TASK DESCRIPTION
Print the first line of the records below and every line after it, up to and including the line with "localparam logic [1:0] SENSE_OFF". Print nothing else.

(Stored items)
===== src/sv/msp_pkg.sv =====
`default_nettype none
package msp_pkg;

  // Result kinds
  localparam logic [1:0] KIND_MSG   = 2'd0;
  localparam logic [1:0] KIND_SYSEX = 2'd1;
  localparam logic [1:0] KIND_TICK  = 2'd2;

  // Active sensing states
  localparam logic [1:0] SENSE_OFF    = 2'd0;
  localparam logic [1:0] SENSE_ON     = 2'd1;
  localparam logic [1:0] SENSE_FAILED = 2'd2;

  // Configuration register indexes
  localparam logic CFG_SENSE_TIMEOUT = 1'b0;
  localparam logic CFG_WINDOW_LAST   = 1'b1;

  // MIDI codes
  localparam logic [7:0] ST_NOTE_OFF   = 8'h80;
  localparam logic [7:0] ST_NOTE_ON    = 8'h90;
  localparam logic [7:0] ST_POLY_AT    = 8'hA0;
  localparam logic [7:0] ST_CTRL       = 8'hB0;
  localparam logic [7:0] ST_PROG       = 8'hC0;
  localparam logic [7:0] ST_CHAN_AT    = 8'hD0;
  localparam logic [7:0] ST_BEND       = 8'hE0;
  localparam logic [7:0] ST_SYSEX      = 8'hF0;
  localparam logic [7:0] ST_MTC        = 8'hF1;
  localparam logic [7:0] ST_SONG_POS   = 8'hF2;
  localparam logic [7:0] ST_SONG_SEL   = 8'hF3;
  localparam logic [7:0] ST_TUNE       = 8'hF6;
  localparam logic [7:0] ST_EOX        = 8'hF7;
  localparam logic [7:0] ST_CLOCK      = 8'hF8;
  localparam logic [7:0] ST_START      = 8'hFA;
  localparam logic [7:0] ST_CONTINUE   = 8'hFB;
  localparam logic [7:0] ST_STOP       = 8'hFC;
  localparam logic [7:0] ST_SENSING    = 8'hFE;
  localparam logic [7:0] ST_RESET      = 8'hFF;

  typedef struct packed {
    logic        req_type;
    logic [7:0]  rx_byte;
    logic [31:0] rx_time;
  } in_t;

  typedef struct packed {
    logic [1:0]  result_kind;
    logic [7:0]  msg_type;
    logic [4:0]  channel;
    logic [7:0]  data_one;
    logic [7:0]  data_two;
    logic [6:0]  byte_count;
    logic [31:0] time_stamp;
    logic [7:0]  sysex_byte;
    logic        last;
    logic [1:0]  sense_state;
    logic [15:0] rate_count;
  } out_t;

  // Front-to-back commands. For a store write the address rides in
  // byte_count and the data in sysex_byte; a run carries its length in
  // byte_count.
  typedef enum logic [1:0] {
    OP_MSG,
    OP_WR,
    OP_RUN
  } cmd_op_t;

  typedef struct packed {
    cmd_op_t op;
    out_t    res;
  } cmd_t;

  function automatic logic [7:0] type_of(input logic [7:0] b);
    if (!b[7]) return 8'h00;
    if (b[7:4] == 4'hF) return b;
    return {b[7:4], 4'h0};
  endfunction

  function automatic logic is_channel(input logic [7:0] t);
    return t[7] && (t[7:4] != 4'hF);
  endfunction

endpackage
`default_nettype wire


===== src/sv/msp_front.sv =====
`default_nettype none
module msp_front #(
  parameter int SYSEX_MAX = 64
) (
  input  wire logic         clk,
  input  wire logic         rst_n,
  input  wire logic         in_push,
  output logic              in_full,
  input  wire msp_pkg::in_t in_data,
  input  wire logic         cfg_we,
  input  wire logic         cfg_idx,
  input  wire logic [3:0]   cfg_data,
  output logic              cmd_push,
  output msp_pkg::cmd_t     cmd_data,
  input  wire logic         cmd_full
);
  import msp_pkg::*;

  localparam logic [6:0] LEN_MAX = 7'(SYSEX_MAX);

  logic [2:0]  timeout_r;
  logic [3:0]  wlt_r;
  logic [7:0]  ps_r, ps_nxt;
  logic [7:0]  pd0_r, pd0_nxt;
  logic [7:0]  pd1_r, pd1_nxt;
  logic [6:0]  pidx_r, pidx_nxt;
  logic [6:0]  el_r, el_nxt;
  logic [7:0]  rs_r, rs_nxt;
  logic [31:0] sxt_r, sxt_nxt;
  logic [1:0]  sense_r, sense_nxt;
  logic [2:0]  idle_r, idle_nxt;
  logic [3:0]  tc_r, tc_nxt;
  logic [15:0] total_r, total_nxt;
  logic [15:0] start_r, start_nxt;
  logic [15:0] rate_r, rate_nxt;

  logic        accept;
  logic        emit;
  logic        count;
  cmd_t        cmd;

  // combinational helper variables
  logic [7:0]  b, ps_c, pd0_c, t_c;
  logic [31:0] ts;
  logic [6:0]  pidx_c, el_c;
  logic        go, sx, data_path, chan;
  logic [2:0]  idle_c;

  function automatic out_t mk(input logic [1:0] kind, input logic [7:0] mt,
                              input logic [4:0] ch, input logic [7:0] d1,
                              input logic [7:0] d2, input logic [6:0] cnt,
                              input logic [31:0] t, input logic [7:0] sxb,
                              input logic lst);
    out_t o;
    o             = '0;
    o.result_kind = kind;
    o.msg_type    = mt;
    o.channel     = ch;
    o.data_one    = d1;
    o.data_two    = d2;
    o.byte_count  = cnt;
    o.time_stamp  = t;
    o.sysex_byte  = sxb;
    o.last        = lst;
    return o;
  endfunction

  assign accept  = in_push && !cmd_full;
  assign in_full = cmd_full;

  // parser step
  always_comb begin
    ps_nxt = ps_r; pd0_nxt = pd0_r; pd1_nxt = pd1_r; pidx_nxt = pidx_r;
    el_nxt = el_r; rs_nxt = rs_r; sxt_nxt = sxt_r; sense_nxt = sense_r;
    idle_nxt = idle_r; tc_nxt = tc_r; start_nxt = start_r; rate_nxt = rate_r;
    emit = 1'b0; count = 1'b0; cmd = '0; cmd.op = OP_MSG;
    b = in_data.rx_byte; ts = in_data.rx_time;
    ps_c = '0; pd0_c = '0; t_c = '0; pidx_c = '0; el_c = '0;
    go = 1'b0; sx = 1'b0; data_path = 1'b0; chan = 1'b0; idle_c = '0;

    if (in_data.req_type) begin
      // tick: rate window and sensing timeout
      if (tc_r == wlt_r) begin
        tc_nxt    = '0;
        rate_nxt  = total_r - start_r;
        start_nxt = total_r;
      end else begin
        tc_nxt = tc_r + 4'd1;
      end
      if (sense_r == SENSE_ON) begin
        idle_c   = (idle_r == 3'd7) ? idle_r : idle_r + 3'd1;
        idle_nxt = idle_c;
        if (idle_c > timeout_r) sense_nxt = SENSE_FAILED;
      end
      emit    = 1'b1;
      cmd.res = mk(KIND_TICK, '0, '0, '0, '0, '0, '0, '0, 1'b1);
    end else if (pidx_r == '0) begin
      idle_nxt = '0;
      // nothing pending: new status or running-status data
      ps_c = b; pd0_c = pd0_r; pidx_c = '0;
      if (is_channel(type_of(rs_r)) && !b[7]) begin
        ps_c = rs_r; pd0_c = b; pidx_c = 7'd1;
      end
      ps_nxt = ps_c; pd0_nxt = pd0_c; pidx_nxt = pidx_c;
      t_c = type_of(ps_c);
      unique case (t_c)
        ST_SENSING: begin
          sense_nxt = SENSE_ON;
          emit = 1'b1; count = 1'b1;
          cmd.res = mk(KIND_MSG, t_c, '0, '0, '0, 7'd1, ts, '0, 1'b1);
          pidx_nxt = '0; el_nxt = '0;
        end
        ST_START, ST_CONTINUE, ST_STOP, ST_CLOCK, ST_RESET, ST_TUNE: begin
          emit = 1'b1; count = 1'b1;
          cmd.res = mk(KIND_MSG, t_c, '0, '0, '0, 7'd1, ts, '0, 1'b1);
          pidx_nxt = '0; el_nxt = '0;
        end
        ST_PROG, ST_CHAN_AT, ST_MTC, ST_SONG_SEL: begin
          el_c = 7'd2; go = 1'b1;
        end
        ST_NOTE_OFF, ST_NOTE_ON, ST_POLY_AT, ST_CTRL, ST_BEND, ST_SONG_POS: begin
          el_c = 7'd3; go = 1'b1;
        end
        ST_SYSEX: begin
          el_c = LEN_MAX; go = 1'b1; rs_nxt = '0; sxt_nxt = ts;
        end
        default: begin
          pidx_nxt = '0; el_nxt = '0; rs_nxt = '0;
        end
      endcase
      if (go) begin
        el_nxt = el_c;
        if (pidx_c + 7'd1 >= el_c) begin
          emit = 1'b1; count = 1'b1;
          cmd.res = mk(KIND_MSG, t_c, {1'b0, ps_c[3:0]} + 5'd1, pd0_c,
                       (el_c == 7'd3) ? pd1_r : 8'h00,
                       (el_c == 7'd3) ? 7'd3 : 7'd2, ts, '0, 1'b1);
          pidx_nxt = '0; el_nxt = '0;
        end else begin
          pidx_nxt = pidx_c + 7'd1;
        end
      end
    end else begin
      idle_nxt = '0;
      // message pending
      sx = (ps_r == ST_SYSEX);
      data_path = 1'b1;
      if (b[7]) begin
        unique case (b)
          ST_SENSING: begin
            sense_nxt = SENSE_ON; emit = 1'b1; data_path = 1'b0;
            cmd.res = mk(KIND_MSG, b, '0, '0, '0, 7'd1, ts, '0, 1'b1);
          end
          ST_CLOCK, ST_START, ST_CONTINUE, ST_STOP, ST_RESET: begin
            emit = 1'b1; data_path = 1'b0;
            cmd.res = mk(KIND_MSG, b, '0, '0, '0, 7'd1, ts, '0, 1'b1);
          end
          ST_EOX: begin
            data_path = 1'b0;
            if (sx && pidx_r < LEN_MAX) begin
              emit = 1'b1; count = 1'b1;
              cmd.op  = OP_RUN;
              cmd.res = mk(KIND_MSG, ST_SYSEX, '0, '0, '0, pidx_r + 7'd1,
                           sxt_r, '0, 1'b1);
            end
            pidx_nxt = '0; el_nxt = '0; rs_nxt = '0;
          end
          default: ;
        endcase
      end
      if (data_path) begin
        if (sx) begin
          if (pidx_r + 7'd1 >= el_r) begin
            // buffer overflow: abort
            pidx_nxt = '0; el_nxt = '0; rs_nxt = '0;
          end else begin
            emit = 1'b1;
            cmd.op  = OP_WR;
            cmd.res = mk(KIND_SYSEX, '0, '0, '0, '0, pidx_r, '0, b, 1'b0);
            pidx_nxt = pidx_r + 7'd1;
          end
        end else begin
          if (pidx_r == 7'd1) pd0_nxt = b;
          if (pidx_r == 7'd2) pd1_nxt = b;
          if (pidx_r + 7'd1 >= el_r) begin
            chan = is_channel(type_of(ps_r));
            emit = 1'b1; count = 1'b1;
            cmd.res = mk(KIND_MSG, type_of(ps_r),
                         chan ? ({1'b0, ps_r[3:0]} + 5'd1) : 5'd0, pd0_nxt,
                         (el_r == 7'd3) ? pd1_nxt : 8'h00,
                         (el_r == 7'd3) ? 7'd3 : 7'd2, ts, '0, 1'b1);
            pidx_nxt = '0; el_nxt = '0;
            rs_nxt = chan ? ps_r : 8'h00;
          end else begin
            pidx_nxt = pidx_r + 7'd1;
          end
        end
      end
    end

    total_nxt = (count && total_r != 16'hFFFF) ? total_r + 16'd1 : total_r;
    cmd.res.sense_state = sense_nxt;
    cmd.res.rate_count  = rate_nxt;
  end

  assign cmd_push = accept && emit;
  assign cmd_data = cmd;

  // state registers
  always_ff @(posedge clk) begin
    if (!rst_n) begin
      timeout_r <= 3'd3; wlt_r <= 4'd10;
      ps_r <= '0; pd0_r <= '0; pd1_r <= '0; pidx_r <= '0; el_r <= '0;
      rs_r <= '0; sxt_r <= '0; sense_r <= SENSE_OFF; idle_r <= '0;
      tc_r <= '0; total_r <= '0; start_r <= '0; rate_r <= '0;
    end else begin
      if (cfg_we) begin
        if (cfg_idx == CFG_SENSE_TIMEOUT) timeout_r <= cfg_data[2:0];
        if (cfg_idx == CFG_WINDOW_LAST)   wlt_r     <= cfg_data;
      end
      if (accept) begin
        ps_r <= ps_nxt; pd0_r <= pd0_nxt; pd1_r <= pd1_nxt;
        pidx_r <= pidx_nxt; el_r <= el_nxt; rs_r <= rs_nxt;
        sxt_r <= sxt_nxt; sense_r <= sense_nxt; idle_r <= idle_nxt;
        tc_r <= tc_nxt; total_r <= total_nxt; start_r <= start_nxt;
        rate_r <= rate_nxt;
      end
    end
  end

endmodule
`default_nettype wire


===== src/sv/msp_cmd_fifo.sv =====
`default_nettype none
module msp_cmd_fifo (
  input  wire logic          clk,
  input  wire logic          rst_n,
  input  wire logic          push,
  input  wire msp_pkg::cmd_t data_in,
  output logic               full,
  input  wire logic          pop,
  output msp_pkg::cmd_t      data_out,
  output logic               empty
);
  import msp_pkg::*;

  cmd_t       entry_r [2];
  logic       wp_r, rp_r;
  logic [1:0] cnt_r;
  logic       do_push, do_pop;

  assign full     = (cnt_r == 2'd2);
  assign empty    = (cnt_r == 2'd0);
  assign do_push  = push && !full;
  assign do_pop   = pop && !empty;
  assign data_out = entry_r[rp_r];

  // two-entry queue
  always_ff @(posedge clk) begin
    if (!rst_n) begin
      wp_r <= 1'b0; rp_r <= 1'b0; cnt_r <= '0;
    end else begin
      if (do_push) wp_r <= ~wp_r;
      if (do_pop)  rp_r <= ~rp_r;
      cnt_r <= cnt_r + {1'b0, do_push} - {1'b0, do_pop};
    end
  end

  always_ff @(posedge clk) begin
    if (do_push) entry_r[wp_r] <= data_in;
  end

endmodule
`default_nettype wire


===== src/sv/msp_back.sv =====
`default_nettype none
module msp_back #(
  parameter int SYSEX_MAX = 64
) (
  input  wire logic          clk,
  input  wire logic          rst_n,
  input  wire logic          cmd_empty,
  input  wire msp_pkg::cmd_t cmd_data,
  output logic               cmd_pop,
  output logic               out_empty,
  input  wire logic          out_pop,
  output msp_pkg::out_t      out_data
);
  import msp_pkg::*;

  localparam int AW = $clog2(SYSEX_MAX);

  typedef enum logic [1:0] {S_IDLE, S_READ, S_EMIT} state_t;

  state_t      state_r;
  logic        out_valid_r;
  out_t        res_r;
  out_t        run_r;
  logic [6:0]  k_r;
  logic [7:0]  rd_data_r;
  logic [7:0]  mem [SYSEX_MAX];
  logic        out_free;
  logic        wr_en;
  logic        out_load;
  out_t        load_res;

  assign out_free  = !out_valid_r || out_pop;
  assign out_empty = !out_valid_r;
  assign out_data  = res_r;
  assign cmd_pop   = (state_r == S_IDLE) && !cmd_empty &&
                     (cmd_data.op != OP_MSG || out_free);
  assign wr_en     = cmd_pop && cmd_data.op == OP_WR;

  // SysEx store
  always_ff @(posedge clk) begin
    if (wr_en) mem[cmd_data.res.byte_count[AW-1:0]] <= cmd_data.res.sysex_byte;
    rd_data_r <= mem[k_r[AW-1:0]];
  end

  // next result for the output register
  always_comb begin
    out_load = 1'b0;
    load_res = run_r;
    unique case (state_r)
      S_IDLE: begin
        if (cmd_pop && cmd_data.op == OP_MSG) begin
          out_load = 1'b1;
          load_res = cmd_data.res;
        end
      end
      S_READ: begin
        if (!(k_r + 7'd1 < run_r.byte_count) && out_free) begin
          // length summary
          out_load          = 1'b1;
          load_res.data_one = {1'b0, run_r.byte_count};
          load_res.data_two = 8'h00;
        end
      end
      S_EMIT: begin
        if (out_free) begin
          out_load             = 1'b1;
          load_res.result_kind = KIND_SYSEX;
          load_res.byte_count  = '0;
          load_res.sysex_byte  = rd_data_r;
          load_res.last        = 1'b0;
        end
      end
      default: ;
    endcase
  end

  // result sequencer and output register
  always_ff @(posedge clk) begin
    if (!rst_n) begin
      state_r     <= S_IDLE;
      out_valid_r <= 1'b0;
      k_r         <= '0;
    end else begin
      out_valid_r <= out_load || (out_valid_r && !out_pop);
      if (out_load) res_r <= load_res;
      unique case (state_r)
        S_IDLE: begin
          if (cmd_pop && cmd_data.op == OP_RUN) begin
            run_r <= cmd_data.res; k_r <= 7'd1; state_r <= S_READ;
          end
        end
        S_READ: begin
          if (k_r + 7'd1 < run_r.byte_count) begin
            state_r <= S_EMIT;
          end else if (out_free) begin
            state_r <= S_IDLE;
          end
        end
        S_EMIT: begin
          if (out_free) begin
            k_r     <= k_r + 7'd1;
            state_r <= S_READ;
          end
        end
        default: state_r <= S_IDLE;
      endcase
    end
  end

endmodule
`default_nettype wire


===== src/sv/midi_stream_parser_core.sv =====
`default_nettype none
// MIDI stream parser.
// Input queue side: push an item (a received byte with its timestamp, or a
// 100 ms tick) when full is low. Result queue side: the oldest result sits
// on out_data while out_empty is low and is taken with out_pop.
// Configuration: cfg_we with cfg_idx 0 (sensing timeout) or 1 (last tick
// of the rate window); write only while the block is idle.
// A front stage parses one item per cycle while the queue is not full and
// posts at most one command per item into a two-entry queue; a back stage
// turns commands into results through a one-entry output register, so a
// result passes through the queue entry and then the output register, and
// bytes flow at one per cycle while results drain and no run is being read.
// For an EOX run, the back stage takes the command, reads and emits each
// stored byte in turn via the registered SysEx buffer read, then loads the
// summary; the front stalls (full high) once the queue fills behind it.
// Reset clears the parser, counters and queues and loads the register
// defaults; the SysEx buffer is not cleared. When the receiver stalls,
// results wait in the output register, then the queue, then full rises.
module midi_stream_parser_core #(
  parameter int SYSEX_MAX = 64
) (
  input  wire logic         clk,
  input  wire logic         rst_n,
  input  wire logic         in_push,
  output logic              in_full,
  input  wire msp_pkg::in_t in_data,
  output logic              out_empty,
  input  wire logic         out_pop,
  output msp_pkg::out_t     out_data,
  input  wire logic         cfg_we,
  input  wire logic         cfg_idx,
  input  wire logic [3:0]   cfg_data
);
  import msp_pkg::*;

  logic cmd_push, cmd_full, cmd_pop, cmd_empty;
  cmd_t cmd_in, cmd_out;

  msp_front #(.SYSEX_MAX(SYSEX_MAX)) u_front (
    .clk, .rst_n, .in_push, .in_full, .in_data,
    .cfg_we, .cfg_idx, .cfg_data,
    .cmd_push, .cmd_data(cmd_in), .cmd_full
  );

  msp_cmd_fifo u_fifo (
    .clk, .rst_n, .push(cmd_push), .data_in(cmd_in), .full(cmd_full),
    .pop(cmd_pop), .data_out(cmd_out), .empty(cmd_empty)
  );

  msp_back #(.SYSEX_MAX(SYSEX_MAX)) u_back (
    .clk, .rst_n, .cmd_empty, .cmd_data(cmd_out), .cmd_pop,
    .out_empty, .out_pop, .out_data
  );

endmodule
`default_nettype wire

RESPONSE BELOW
===== src/sv/msp_pkg.sv =====
`default_nettype none
package msp_pkg;

  // Result kinds
  localparam logic [1:0] KIND_MSG   = 2'd0;
  localparam logic [1:0] KIND_SYSEX = 2'd1;
  localparam logic [1:0] KIND_TICK  = 2'd2;

  // Active sensing states
  localparam logic [1:0] SENSE_OFF    = 2'd0;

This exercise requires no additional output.